_Task instructions_.
A complete response lists each line of the data below that includes the word "early".

_Source information_.
`src/rtl/eth_rx_pkg.sv`:
```
// Shared types, constants and helpers for the Ethernet receive header parser.
// Holds the parser state enum, header word indices and byte-count helpers.
package eth_rx_pkg;

    typedef enum logic [2:0] {
        S_W0    = 3'd0,
        S_W1    = 3'd1,
        S_W2    = 3'd2,
        S_W3    = 3'd3,
        S_PL    = 3'd4,
        S_FLUSH = 3'd5
    } state_e;

    localparam int HDR_BYTES = 14;

    localparam logic [1:0] W_DMAC_HI = 2'd0;
    localparam logic [1:0] W_MAC_MID = 2'd1;
    localparam logic [1:0] W_SMAC_LO = 2'd2;
    localparam logic [1:0] W_ETYPE   = 2'd3;

    // Byte count of a contiguous MSB-first keep mask.
    function automatic logic [2:0] keep_pop(input logic [3:0] k);
        logic [2:0] n;
        n = 3'd0;
        for (int i = 0; i < 4; i++) begin
            n = n + {2'b00, k[i]};
        end
        return n;
    endfunction

    function automatic logic [15:0] sat_add(input logic [15:0] a,
                                            input logic [2:0]  b);
        logic [16:0] s;
        s = {1'b0, a} + {14'd0, b};
        return s[16] ? 16'hFFFF : s[15:0];
    endfunction

endpackage

```
`src/rtl/eth_pl_realign.sv`:
```
// Payload realigner: shifts the payload by the 16-bit header offset.
// Ports: ld_i/pl_i/flush_i controls from the parser FSM, data/keep/last in,
// registered AXI-Stream-like payload word out.
module eth_pl_realign
    import eth_rx_pkg::*;
(
    input  logic        clk,
    input  logic        rst,
    input  logic        ld_i,
    input  logic        pl_i,
    input  logic        flush_i,
    input  logic [31:0] data_i,
    input  logic [3:0]  keep_i,
    input  logic        last_i,
    output logic [31:0] pl_data_o,
    output logic [3:0]  pl_keep_o,
    output logic        pl_valid_o,
    output logic        pl_last_o
);

    logic [15:0] res_q, res_d;
    logic [1:0]  res_cnt_q, res_cnt_d;
    logic [31:0] data_q, data_d;
    logic [3:0]  keep_q, keep_d;
    logic        vld_q, vld_d;
    logic        lst_q, lst_d;
    logic [3:0]  k;

    always_comb begin
        k         = last_i ? keep_i : 4'hF;
        res_d     = res_q;
        res_cnt_d = res_cnt_q;
        data_d    = data_q;
        keep_d    = keep_q;
        vld_d     = 1'b0;
        lst_d     = 1'b0;
        if (flush_i) begin
            data_d    = {res_q, 16'h0000};
            keep_d    = {res_cnt_q != 2'd0, res_cnt_q == 2'd2, 2'b00};
            vld_d     = 1'b1;
            lst_d     = 1'b1;
            res_cnt_d = 2'd0;
        end else if (ld_i || pl_i) begin
            res_d     = data_i[15:0];
            // popcount of the low half of a contiguous keep
            res_cnt_d = {k[1] & k[0], k[1] ^ k[0]};
            if (pl_i) begin
                data_d = {res_q, data_i[31:16]};
                keep_d = {2'b11, k[3], k[2]};
                vld_d  = 1'b1;
                // a residue left behind means a flush word follows
                lst_d  = ~k[1];
            end
        end
    end

    always_ff @(posedge clk) begin
        if (rst) begin
            res_q     <= 16'h0000;
            res_cnt_q <= 2'd0;
            data_q    <= 32'h0;
            keep_q    <= 4'h0;
            vld_q     <= 1'b0;
            lst_q     <= 1'b0;
        end else begin
            res_q     <= res_d;
            res_cnt_q <= res_cnt_d;
            data_q    <= data_d;
            keep_q    <= keep_d;
            vld_q     <= vld_d;
            lst_q     <= lst_d;
        end
    end

    assign pl_data_o  = data_q;
    assign pl_keep_o  = keep_q;
    assign pl_valid_o = vld_q;
    assign pl_last_o  = lst_q;

endmodule

```
`src/rtl/eth_rx_hdr_parser.sv`:
```
// Ethernet receive header parser: extracts MACs/EtherType, counts bytes.
// Ports: 32-bit MSB-first frame stream in, header fields, realigned payload
// stream and end-of-frame status (byte count, runt, oversize) out.
module eth_rx_hdr_parser
    import eth_rx_pkg::*;
#(
    parameter int MAX_FRAME_BYTES = 1518,
    parameter int MIN_FRAME_BYTES = 60
) (
    input  logic        clk,
    input  logic        rst,
    input  logic [31:0] i_rx_data,
    input  logic [3:0]  i_rx_tkeep,
    input  logic        i_rxd_tvalid,
    input  logic        i_rx_tlast,
    output logic        o_rx_tready,
    output logic [47:0] o_dest_mac,
    output logic [47:0] o_src_mac,
    output logic [15:0] o_ether_type,
    output logic        o_hdr_valid,
    output logic [31:0] o_pl_data,
    output logic [3:0]  o_pl_tkeep,
    output logic        o_pl_tvalid,
    output logic        o_pl_tlast,
    output logic        o_frame_done,
    output logic [15:0] o_byte_count,
    output logic        o_err_runt,
    output logic        o_err_oversize
);

    localparam logic [15:0] MIN_B = 16'(MIN_FRAME_BYTES);
    localparam logic [15:0] MAX_B = 16'(MAX_FRAME_BYTES);
    localparam logic [15:0] HDR_B = 16'(HDR_BYTES);

    state_e      state_q, state_d;
    logic [15:0] cnt_q, cnt_d;
    logic [47:0] sh_dmac_q, sh_dmac_d;
    logic [47:0] sh_smac_q, sh_smac_d;
    logic [47:0] dmac_q, dmac_d;
    logic [47:0] smac_q, smac_d;
    logic [15:0] etype_q, etype_d;
    logic        hdr_vld_q, hdr_vld_d;
    logic        done_q, done_d;
    logic [15:0] bc_q, bc_d;
    logic        runt_q, runt_d;
    logic        over_q, over_d;

    logic        acc;
    logic [2:0]  inc;
    logic [15:0] cnt_fin;
    logic [15:0] fin_val;
    logic        fin;
    logic        early;

    assign o_rx_tready = (state_q != S_FLUSH);
    assign acc         = i_rxd_tvalid & o_rx_tready;
    assign inc         = i_rx_tlast ? keep_pop(i_rx_tkeep) : 3'd4;
    assign cnt_fin     = sat_add((state_q == S_W0) ? 16'h0 : cnt_q, inc);

    always_comb begin
        state_d   = state_q;
        cnt_d     = cnt_q;
        sh_dmac_d = sh_dmac_q;
        sh_smac_d = sh_smac_q;
        dmac_d    = dmac_q;
        smac_d    = smac_q;
        etype_d   = etype_q;
        hdr_vld_d = 1'b0;
        done_d    = 1'b0;
        bc_d      = bc_q;
        runt_d    = runt_q;
        over_d    = over_q;
        fin       = 1'b0;
        fin_val   = cnt_fin;
        early     = 1'b0;
        if (state_q == S_FLUSH) begin
            state_d = S_W0;
            fin     = 1'b1;
            fin_val = cnt_q;
        end else if (acc) begin
            cnt_d = cnt_fin;
            // header words land in shadows so outputs hold until the pulse
            if (!state_q[2]) begin
                case (state_q[1:0])
                    W_DMAC_HI: sh_dmac_d[47:16] = i_rx_data;
                    W_MAC_MID: begin
                        sh_dmac_d[15:0]  = i_rx_data[31:16];
                        sh_smac_d[47:32] = i_rx_data[15:0];
                    end
                    W_SMAC_LO: sh_smac_d[31:0] = i_rx_data;
                    W_ETYPE: begin
                        dmac_d    = sh_dmac_q;
                        smac_d    = sh_smac_q;
                        etype_d   = i_rx_data[31:16];
                        hdr_vld_d = 1'b1;
                    end
                    default: ;
                endcase
            end
            case (state_q)
                S_W0:    state_d = S_W1;
                S_W1:    state_d = S_W2;
                S_W2:    state_d = S_W3;
                S_W3:    state_d = S_PL;
                S_PL:    state_d = S_PL;
                default: state_d = S_W0;
            endcase
            if (i_rx_tlast) begin
                early = !state_q[2] && (state_q != S_W3);
                if ((state_q == S_W3 || state_q == S_PL) && i_rx_tkeep[1]) begin
                    state_d = S_FLUSH;
                end else begin
                    state_d = S_W0;
                    fin     = 1'b1;
                end
            end
        end
        if (fin) begin
            done_d = 1'b1;
            bc_d   = fin_val;
            runt_d = (fin_val < MIN_B) || (fin_val < HDR_B) || early;
            over_d = (fin_val > MAX_B);
        end
    end

    always_ff @(posedge clk) begin
        if (rst) begin
            state_q   <= S_W0;
            cnt_q     <= 16'h0;
            sh_dmac_q <= 48'h0;
            sh_smac_q <= 48'h0;
            dmac_q    <= 48'h0;
            smac_q    <= 48'h0;
            etype_q   <= 16'h0;
            hdr_vld_q <= 1'b0;
            done_q    <= 1'b0;
            bc_q      <= 16'h0;
            runt_q    <= 1'b0;
            over_q    <= 1'b0;
        end else begin
            state_q   <= state_d;
            cnt_q     <= cnt_d;
            sh_dmac_q <= sh_dmac_d;
            sh_smac_q <= sh_smac_d;
            dmac_q    <= dmac_d;
            smac_q    <= smac_d;
            etype_q   <= etype_d;
            hdr_vld_q <= hdr_vld_d;
            done_q    <= done_d;
            bc_q      <= bc_d;
            runt_q    <= runt_d;
            over_q    <= over_d;
        end
    end

    eth_pl_realign u_realign (
        .clk       (clk),
        .rst       (rst),
        .ld_i      (acc && state_q == S_W3),
        .pl_i      (acc && state_q == S_PL),
        .flush_i   (state_q == S_FLUSH),
        .data_i    (i_rx_data),
        .keep_i    (i_rx_tkeep),
        .last_i    (i_rx_tlast),
        .pl_data_o (o_pl_data),
        .pl_keep_o (o_pl_tkeep),
        .pl_valid_o(o_pl_tvalid),
        .pl_last_o (o_pl_tlast)
    );

    assign o_dest_mac     = dmac_q;
    assign o_src_mac      = smac_q;
    assign o_ether_type   = etype_q;
    assign o_hdr_valid    = hdr_vld_q;
    assign o_frame_done   = done_q;
    assign o_byte_count   = bc_q;
    assign o_err_runt     = runt_q;
    assign o_err_oversize = over_q;

endmodule

```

_Output of the exercise_.
    logic        early;
        early     = 1'b0;
                early = !state_q[2] && (state_q != S_W3);
            runt_d = (fin_val < MIN_B) || (fin_val < HDR_B) || early;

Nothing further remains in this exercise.